Jamaica devastata dall’uragano Melissa: danni senza precedenti

ADN
La Giamaica è stata colpita duramente dagli effetti devastanti dell’uragano Melissa, che ha lasciato il paese in stato di emergenza, causando danni senza precedenti a infrastrutture, abitazioni e servizi essenziali sull’intera isola.
Tl;dr
- L’uragano Melissa ha devastato la Giamaica.
- Comunicazioni ed elettricità interrotte in molte regioni.
- Inizia una difficile fase di ricostruzione.
Melissa, un ciclone senza precedenti
Il passaggio del ciclone tropicale Melissa ha trasformato la Giamaica in un teatro di desolazione. All’alba di mercoledì 29 ottobre 2025, la popolazione si è svegliata davanti a uno scenario apocalittico: tetti sradicati, abitazioni crollate e strade sommerse dai detriti. La potenza della tempesta, una delle più forti mai registrate nella regione, ha lasciato segni indelebili soprattutto nell’ovest dell’isola.
Comunicazioni interrotte e comunità isolate
Nella provincia di Saint Elizabeth, il capoluogo Black River appare quasi irriconoscibile. La devastazione è tale che della chiesa anglicana di St John resiste solo la torre quadrata. Come racconta il poliziotto locale Warrell Nicholson, «le zone rurali sono completamente isolate, nessun contatto possibile: tutte le vie d’accesso sono impraticabili». La situazione resta drammatica anche perché circa 600.000 persone sono prive di elettricità, mentre migliaia risultano ancora irraggiungibili nelle aree costiere o montuose.
Testimonianze e danni materiali diffusi
Lungo la costa sud-occidentale, a Bluefields, dove Melissa ha toccato terra, lo sgomento è palpabile: sei ville distrutte, una cucina d’albergo rasa al suolo e perfino un generatore finito sotto un albero caduto. Un imprenditore del posto confida: «Ho vissuto altri uragani qui, ma niente di simile». Più a nord-ovest, il ristorante di Christopher Hacker a Seaford Town è ormai solo un relitto; i suoi campi di banane sono stati spazzati via dal vento. Anche nella capitale Kingston, alcuni residenti hanno dovuto rifugiarsi in stanze interne per salvarsi dai colpi del ciclone.

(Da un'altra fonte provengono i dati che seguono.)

<file path="src/rtl/mem_arbiter.sv">
// Round-robin arbiter sharing one burst-oriented memory port between the
// icache refill path and the dcache refill/writeback path.
module mem_arbiter #(
  parameter int BURST_LEN = 4,
  parameter int ADDR_W    = 32
) (
  input  logic              clk_i,
  input  logic              rst_i,
  input  logic              ic_req_valid_i,
  input  logic [ADDR_W-1:0] ic_req_addr_i,
  output logic              ic_req_ready_o,
  output logic              ic_rdata_valid_o,
  output logic [31:0]       ic_rdata_o,
  input  logic              dc_req_valid_i,
  input  logic              dc_req_rnw_i,
  input  logic [ADDR_W-1:0] dc_req_addr_i,
  output logic              dc_req_ready_o,
  input  logic [31:0]       dc_wdata_i,
  output logic              dc_wdata_ready_o,
  output logic              dc_rdata_valid_o,
  output logic [31:0]       dc_rdata_o,
  output logic              mem_req_valid_o,
  output logic              mem_req_rnw_o,
  output logic [ADDR_W-1:0] mem_req_addr_o,
  input  logic              mem_req_ready_i,
  output logic              mem_wdata_valid_o,
  output logic [31:0]       mem_wdata_o,
  input  logic              mem_wdata_ready_i,
  input  logic              mem_rdata_valid_i,
  input  logic [31:0]       mem_rdata_i,
  output logic              busy_o
);

  // state | meaning
  // IDLE  | waiting for a request, grants in this cycle
  // CMD   | command held to memory until accepted
  // RDATA | forwarding read beats to the owner
  // WDATA | streaming dcache write beats to memory

  localparam int CNT_W = (BURST_LEN > 1) ? $clog2(BURST_LEN) : 1;
  localparam logic [CNT_W-1:0] LAST_BEAT = CNT_W'(BURST_LEN - 1);

  typedef enum logic [1:0] {IDLE, CMD, RDATA, WDATA} state_e;

  state_e             state_q, state_d;
  logic               owner_dc_q, owner_dc_d;
  logic               rnw_q, rnw_d;
  logic               last_dc_q, last_dc_d;
  logic [ADDR_W-1:0]  addr_q, addr_d;
  logic [CNT_W-1:0]   cnt_q, cnt_d;
  logic               grant_dc, grant_ic;

  always_ff @(posedge clk_i) begin
    if (rst_i) begin
      state_q    <= IDLE;
      owner_dc_q <= 1'b0;
      rnw_q      <= 1'b0;
      last_dc_q  <= 1'b0;
      addr_q     <= '0;
      cnt_q      <= '0;
    end else begin
      state_q    <= state_d;
      owner_dc_q <= owner_dc_d;
      rnw_q      <= rnw_d;
      last_dc_q  <= last_dc_d;
      addr_q     <= addr_d;
      cnt_q      <= cnt_d;
    end
  end

  always_comb begin
    state_d           = state_q;
    owner_dc_d        = owner_dc_q;
    rnw_d             = rnw_q;
    last_dc_d         = last_dc_q;
    addr_d            = addr_q;
    cnt_d             = cnt_q;
    grant_dc          = 1'b0;
    grant_ic          = 1'b0;
    ic_req_ready_o    = 1'b0;
    ic_rdata_valid_o  = 1'b0;
    ic_rdata_o        = '0;
    dc_req_ready_o    = 1'b0;
    dc_wdata_ready_o  = 1'b0;
    dc_rdata_valid_o  = 1'b0;
    dc_rdata_o        = '0;
    mem_req_valid_o   = 1'b0;
    mem_req_rnw_o     = 1'b0;
    mem_req_addr_o    = '0;
    mem_wdata_valid_o = 1'b0;
    mem_wdata_o       = '0;
    busy_o            = 1'b0;

    // Outputs stay quiet during the reset cycle, even mid-transaction.
    if (!rst_i) begin
      busy_o = (state_q != IDLE);
      unique case (state_q)
        IDLE: begin
          grant_dc = dc_req_valid_i && (!ic_req_valid_i || !last_dc_q);
          grant_ic = ic_req_valid_i && !grant_dc;
          if (grant_dc) begin
            dc_req_ready_o = 1'b1;
            owner_dc_d     = 1'b1;
            addr_d         = dc_req_addr_i;
            rnw_d          = dc_req_rnw_i;
            last_dc_d      = 1'b1;
            state_d        = CMD;
          end else if (grant_ic) begin
            ic_req_ready_o = 1'b1;
            owner_dc_d     = 1'b0;
            addr_d         = ic_req_addr_i;
            rnw_d          = 1'b1;
            last_dc_d      = 1'b0;
            state_d        = CMD;
          end
        end
        CMD: begin
          mem_req_valid_o = 1'b1;
          mem_req_rnw_o   = rnw_q;
          mem_req_addr_o  = addr_q;
          if (mem_req_ready_i) begin
            cnt_d   = '0;
            state_d = rnw_q ? RDATA : WDATA;
          end
        end
        RDATA: begin
          if (mem_rdata_valid_i) begin
            if (owner_dc_q) begin
              dc_rdata_valid_o = 1'b1;
              dc_rdata_o       = mem_rdata_i;
            end else begin
              ic_rdata_valid_o = 1'b1;
              ic_rdata_o       = mem_rdata_i;
            end
            cnt_d = cnt_q + CNT_W'(1);
            if (cnt_q == LAST_BEAT) state_d = IDLE;
          end
        end
        WDATA: begin
          mem_wdata_valid_o = 1'b1;
          mem_wdata_o       = dc_wdata_i;
          dc_wdata_ready_o  = mem_wdata_ready_i;
          if (mem_wdata_ready_i) begin
            cnt_d = cnt_q + CNT_W'(1);
            if (cnt_q == LAST_BEAT) state_d = IDLE;
          end
        end
        default: state_d = IDLE;
      endcase
    end
  end

endmodule

</file>
==> config.mk <==
export PLATFORM = sky130hd
export DESIGN_NAME = imem_loader_flat
export DESIGN_NICKNAME = d
export VERILOG_FILES = /design/src/rtl/imem_loader_pkg.sv /design/src/rtl/imem_loader_if.sv /design/src/rtl/imem_loader_byte_packer.sv /design/src/rtl/imem_loader.sv /design/src/flat_wrapper.sv
export SDC_FILE = /design/constraint.sdc
export NUM_CORES = 1
export LEC_CHECK = 0
export BUFFER_PORTS_ARGS = -buffer_cell sky130_fd_sc_hd__buf_2
export CAP_MARGIN = 20
export CORE_ASPECT_RATIO = 2
export CORE_MARGIN = 2
export CORE_UTILIZATION = 46
export DETAILED_ROUTE_END_ITERATION = 8
export GPL_TIMING_DRIVEN = 0
export PLACE_DENSITY = 0.69
export SLEW_MARGIN = 20
export SYNTH_ARGS = -nofsm -noshare
export SYNTH_HDL_FRONTEND = slang
export SYNTH_SLANG_ARGS = --single-unit
==> constraint.sdc <==
create_clock -name Clk -period 2.32 [get_ports Clk]
set_input_delay 0.348 -clock Clk [delete_from_list [all_inputs] [get_ports Clk]]
set_output_delay 0.348 -clock Clk [all_outputs]
set_load 0.03 [all_outputs]
### src/rtl/alu_multicycle_if.sv
// alu_multicycle_if: start/busy/done request and result bus of the multicycle ALU
interface alu_multicycle_if #(parameter int WIDTH = 32);
  logic             start;
  logic [WIDTH-1:0] dataA;
  logic [WIDTH-1:0] dataB;
  logic [5:0]       Signal;
  logic             busy;
  logic             done;
  logic [WIDTH-1:0] dataOut;
  logic             zero;
  modport master (output start, dataA, dataB, Signal, input busy, done, dataOut, zero);
  modport slave (input start, dataA, dataB, Signal, output busy, done, dataOut, zero);
endinterface

### src/rtl/alu_multicycle.sv
// alu_multicycle: registered MIPS ALU with iterative MULTU/DIVU into HI/LO under a start/busy/done handshake
module alu_multicycle #(
  parameter int WIDTH = 32
) (
  input logic clk,
  input logic reset,
  alu_multicycle_if.slave bus
);
  localparam int CW = $clog2(WIDTH);
  localparam logic [5:0] F_AND = 6'd36, F_OR = 6'd37, F_ADD = 6'd32, F_SUB = 6'd34, F_SLT = 6'd42;
  localparam logic [5:0] F_MULTU = 6'd25, F_DIVU = 6'd27, F_MFHI = 6'd16, F_MFLO = 6'd18;
  typedef enum logic [1:0] {IDLE, RUN, DONE} state_t;
  state_t state, state_nxt;
  logic [CW-1:0] cnt;
  logic [WIDTH-1:0] hi, lo, opnd, res1, dout;
  logic [2*WIDTH-1:0] work, mul_nxt, div_nxt, step;
  logic [WIDTH:0] sum, sh, diff;
  logic is_div, accept, long_op, last, zr;
  assign accept = bus.start && state == IDLE;
  assign long_op = bus.Signal == F_MULTU || bus.Signal == F_DIVU;
  assign last = state == RUN && cnt == CW'(WIDTH - 1);
  assign bus.dataOut = dout;
  assign bus.zero = zr;
  always_ff @(posedge clk)
    if (reset) state <= IDLE;
    else state <= state_nxt;
  always_comb begin
    state_nxt = state;
    if (accept) state_nxt = long_op ? RUN : DONE;
    else if (last || state == DONE) state_nxt = last ? DONE : IDLE;
  end
  always_comb begin
    bus.busy = state != IDLE;
    bus.done = state == DONE;
  end
  // work holds {acc, multiplier} for MULTU and {remainder, dividend/quotient} for DIVU
  always_comb begin
    sum = {1'b0, work[2*WIDTH-1:WIDTH]} + (work[0] ? {1'b0, opnd} : '0);
    mul_nxt = {sum, work[WIDTH-1:1]};
    sh = {work[2*WIDTH-1:WIDTH], work[WIDTH-1]};
    diff = sh - {1'b0, opnd};
    div_nxt = diff[WIDTH] ? {sh[WIDTH-1:0], work[WIDTH-2:0], 1'b0} : {diff[WIDTH-1:0], work[WIDTH-2:0], 1'b1};
    step = is_div ? div_nxt : mul_nxt;
  end
  always_comb begin
    res1 = '0;
    case (bus.Signal)
      F_AND: res1 = bus.dataA & bus.dataB;
      F_OR: res1 = bus.dataA | bus.dataB;
      F_ADD: res1 = bus.dataA + bus.dataB;
      F_SUB: res1 = bus.dataA - bus.dataB;
      F_SLT: res1 = {{(WIDTH-1){1'b0}}, $signed(bus.dataA) < $signed(bus.dataB)};
      F_MFHI: res1 = hi;
      F_MFLO: res1 = lo;
      default: res1 = '0;
    endcase
  end
  always_ff @(posedge clk)
    if (reset) begin
      cnt <= '0;
      hi <= '0;
      lo <= '0;
      opnd <= '0;
      work <= '0;
      is_div <= 1'b0;
      dout <= '0;
      zr <= 1'b0;
    end else begin
      if (accept) begin
        work <= {{WIDTH{1'b0}}, bus.Signal == F_MULTU ? bus.dataB : bus.dataA};
        opnd <= bus.Signal == F_MULTU ? bus.dataA : bus.dataB;
        is_div <= bus.Signal == F_DIVU;
        cnt <= '0;
        if (!long_op) begin
          dout <= res1;
          zr <= res1 == '0;
        end
      end
      if (state == RUN) begin
        work <= step;
        cnt <= cnt + 1'b1;
      end
      if (last) begin
        hi <= step[2*WIDTH-1:WIDTH];
        lo <= step[WIDTH-1:0];
        dout <= step[WIDTH-1:0];
        zr <= step[WIDTH-1:0] == '0;
      end
    end
endmodule

### src/flat_wrapper.sv
// flat-port wrapper written by rule: the top's interface ports become plain ports
module alu_multicycle_flat 
#(
  parameter int WIDTH = 32
)
  (clk, reset, bus_start, bus_dataA, bus_dataB, bus_Signal, bus_busy, bus_done, bus_dataOut, bus_zero);
  alu_multicycle_if #(.WIDTH(WIDTH)) bus_i ();
  input logic clk;
  input logic reset;
  input wire logic [$bits(bus_i.start)-1:0] bus_start;
  input wire logic [$bits(bus_i.dataA)-1:0] bus_dataA;
  input wire logic [$bits(bus_i.dataB)-1:0] bus_dataB;
  input wire logic [$bits(bus_i.Signal)-1:0] bus_Signal;
  output wire logic [$bits(bus_i.busy)-1:0] bus_busy;
  output wire logic [$bits(bus_i.done)-1:0] bus_done;
  output wire logic [$bits(bus_i.dataOut)-1:0] bus_dataOut;
  output wire logic [$bits(bus_i.zero)-1:0] bus_zero;
  assign bus_i.start = bus_start;
  assign bus_i.dataA = bus_dataA;
  assign bus_i.dataB = bus_dataB;
  assign bus_i.Signal = bus_Signal;
  assign bus_busy = bus_i.busy;
  assign bus_done = bus_i.done;
  assign bus_dataOut = bus_i.dataOut;
  assign bus_zero = bus_i.zero;
  alu_multicycle #(.WIDTH(WIDTH)) u_core (.clk(clk), .reset(reset), .bus(bus_i));
endmodule
### config.mk
export PLATFORM = sky130hd
export DESIGN_NAME = alu_multicycle_flat
export DESIGN_NICKNAME = d
export VERILOG_FILES = /design/src/rtl/alu_multicycle_if.sv /design/src/rtl/alu_multicycle.sv /design/src/flat_wrapper.sv
export SDC_FILE = /design/constraint.sdc
export NUM_CORES = 1
export LEC_CHECK = 0
export ABC_AREA = 1
export CAP_MARGIN = 30
export CELL_PAD_IN_SITES_DETAIL_PLACEMENT = 1
export CELL_PAD_IN_SITES_GLOBAL_PLACEMENT = 2
export CORE_MARGIN = 2
export CORE_UTILIZATION = 36
export CTS_BUF_LIST = sky130_fd_sc_hd__clkbuf_4 sky130_fd_sc_hd__clkbuf_8 sky130_fd_sc_hd__clkbuf_16
export CTS_CLUSTER_DIAMETER = 100
export CTS_CLUSTER_SIZE = 24
export DETAILED_ROUTE_END_ITERATION = 10
export PLACE_DENSITY = 0.85
export SLEW_MARGIN = 10
export SYNTH_ARGS = -nofsm -noshare
export SYNTH_HDL_FRONTEND = slang
export SYNTH_SLANG_ARGS = --single-unit
### constraint.sdc
create_clock -name clk -period 4.15 [get_ports clk]
set_input_delay 0.415 -clock clk [delete_from_list [all_inputs] [get_ports clk]]
set_output_delay 0.415 -clock clk [all_outputs]
set_load 0.01 [all_outputs]
==> results.toml, run 1 <==
[worst_setup_path]
worst-setup-path-type = "reg2reg"
required_ns = 4.54
cp-startpoint = "u_core.work[31]"
path_cells = "inv_1 -> ha_1 -> fa_1 -> inv_1 -> nand3_1 -> nand2_2 -> a21boi_4 -> o21ai_4 -> nand2_2 -> nand2_4 -> nand2_4 -> nand3_2 -> nand2_4 -> nand2_1 -> nand2_1 -> nand2_1 -> o21ai_0 -> o21bai_1 -> inv_1"
critPathBufInv = 3
critPathLaunchType = "flip-flop"
slowest_stage = "fa_1"
critPathArrivalTime_ns = 4.02
crit_path_end_kind = "flip-flop"
timing.rr.start = "u_core.work[31]"
crit_path_max_fanout = 41
critical-path-top-delay-family = "simple AND/OR/NAND/NOR gates"
max_stage_delay_ns = 0.42

[logic_synthesis]
mappedNetlistNets = 3712
ys_seq_elements = 201
yosysSeqAreaShare = 0.1970
syn_area_per_cell_um2 = 5.887
ys_types = 60
synth-edff-count = 0
syn_inst = 3470
async_flop_share = 0
syn_area_um2 = 20430
yosys_warnings = 0
ys.flop_type = "dfxtp_1"

[route]
first_pass_iters = 5
drt-total-wl_um = 97280
ant_nets = 0
drc = 0
route.vias.total = 23360
drt_iter0_drc = 1576
wl_per_cell_um = 22.90
detail_route.vias_per_cell = 5.498

[global_route]
use_met3 = 0.02038
grt-busiest-layer = "met2"
track_usage = 0.3227
grt_max_degree = 67
grt_util_met1 = 0.4462
use_met2 = 0.5333
first_global_vias = 23710
grt_first_pass_wirelength_um = 146000
grt.overflow.total = 0
grt_antenna_before_repair = 3

[timing]
skew_ns = 0.02104
fin_crit_ns = 3.626
setup_viol = 0
finalCritPeriodShare = 0.8738
grt_setup_unrepaired = "false"
finalSetupTns_ns = 0
finalWorstSetupSlack_ns = 0.5236
hold_viol_final = 0
fmax_ghz = 0.2758
slew-limit-headroom = 0.3743
worst-slew-pin-transition_ns = 0.9287
hold_ws_ns = 0.3226
maxSlewViolCount = 0

[placed_design]
pre_cts_ws_ns = 0.3593
gp_congestion = 1.013
numPortBuffers = 107
dp_hpwl_um = 79630
placed_area_um2 = 22140

[pwr]
p_total_uw = 5112
power_density_nw_per_um2 = 227.0
irDropWorstVdd_v = 0.0001712
comb_power_share = 0.329
p_switching_uw = 1949
clockPowerShare = 0.265
p_int_uw = 3163
netSwitchingFraction = 0.3813
p_leak_uw = 0.01083
p_seq_frac = 0.406

[cts]
post_cts_resize_count = 0
cts_buffers = 12
clk_pin_slew_ns = 0.10
clk_path_buf_depth = 3
clock_latency_ns = 0.49
cts_setup_buffers = 0
ctsHoldBuffers = 0
cts.sinks = 201
cts.htree.levels = 1
cts_tree = "done"
cts_root_buf = "clkbuf_16"

[floorplanning]
initial_core_util = 0.3630
fp.dieArea_um2 = 58670
die_y_um = 242.2
die_w_um = 242.2
pin_count = 108
fp-row-count = 87
core_um2 = 56280

[layout]
nets = 3733
num_antenna_cells = 0
area_growth_syn_to_layout_pct = 10.24
final_area_um2 = 22520
layout-drive-gt1-share = 0.04752

[job]
maxCapViolCount = 0

[run_status]
status = "complete, no violations"

[hold_path]
hp-start = "reset"
hold_class = "in2reg"
kinds of logic (layout without fill, tap and decap cells):
group                    count (synthesis)  count (layout)  share of synthesized area
AO/OA/AOI/OAI                          746             746                     0.2141
XOR/XNOR                                28              28                    0.01200
adder cells (fa/ha/maj)                169             169                     0.1050
buffers and inverters                  708             731                     0.1368
flip-flops                             201             201                     0.1970
multiplexers                             9               9                   0.004410
AND/OR/NAND/NOR                       1609            1609                     0.3308
registers in the layout, summed over array words and instances (netlist names):
name                cells
u_core.bus.dataOut     32
u_core.bus.zero         1
u_core.cnt              5
u_core.hi              32
u_core.is_div           1
u_core.lo              32
u_core.opnd            32
u_core.state            2
u_core.work            64
layout make-up:
cell class	count	area, µm²
fillers	7695	33760
multi-input cells	2561	13640
flip-flops and latches	201	4028
inverters	570	2141
repair buffers	145	1391
well taps	756	945.9
clock buffers	14	332.8
clock inverters	2	46.29
synthesized netlist by cell type, types with 25 or more instances:
cell type  number  share of area
nor2_1        317          0.058
o21bai_1       25         0.0092
o21ai_0       164          0.040
buf_2          37         0.0091
clkbuf_1       73          0.013
o21ai_1        54          0.013
nand2_1       927           0.17
nor3_1         35         0.0086
a31oi_1        54          0.017
dfxtp_1       201           0.20
nand3_1       227          0.056
ha_1          165           0.10
inv_1         548           0.10
o211ai_1       71          0.026
nand4_1        30         0.0092
a21oi_1       286          0.070
path summary, 6_finish.rpt:
kind                                 to  slack, ns  cells after the start
setup / recovery  u_core.bus.dataOut[0]       0.52                     19
hold / removal             u_core.lo[1]       0.32                      2
setup reg to reg  u_core.bus.dataOut[0]       0.52                     19
hold reg to reg           u_core.lo[19]       0.47                      2
cells in the final DEF, fill, tap and decap left out, types with 71 or more instances in the layout:
cell,instances
nand3_1,226
o21ai_0,164
inv_1,547
nand2_1,927
a21oi_1,286
nor2_1,315
dfxtp_1,200
o211ai_1,71
clkdlybuf4s50_1,106
ha_1,165
worst reg2reg max path: stages (launching register included):
cell,delay (ns)
dfxtp_1,0.34
inv_1,0.14
ha_1,0.29
fa_1,0.42
inv_1,0.07
nand3_1,0.08
nand2_2,0.16
a21boi_4,0.11
o21ai_4,0.22
nand2_2,0.09
nand2_4,0.10
nand2_4,0.08
nand3_2,0.09
nand2_4,0.29
nand2_1,0.26
nand2_1,0.10
nand2_1,0.20
o21ai_0,0.24
o21bai_1,0.20
inv_1,0.05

Diversi elementi spiegano l’attuale emergenza:
- Danni strutturali gravi su edifici pubblici e case private.
- Linee elettriche abbattute, molte aree senza corrente.
- Strade distrutte o bloccate, soccorsi ostacolati.
L’inizio della lunga ricostruzione
Sul piano umano il bilancio resta incerto: le autorità non hanno ancora diffuso dati ufficiali sulle vittime. Tuttavia, il governo ammette che «molte abitazioni sono state rase al suolo». Sull’isola cresce l’apprensione per il futuro ma emerge anche una nota di resilienza; secondo Andrew Houston Moncure «il cammino verso la ricostruzione sarà lento e arduo». Per ora la priorità resta garantire i servizi essenziali a una popolazione provata e isolata dalla furia della natura.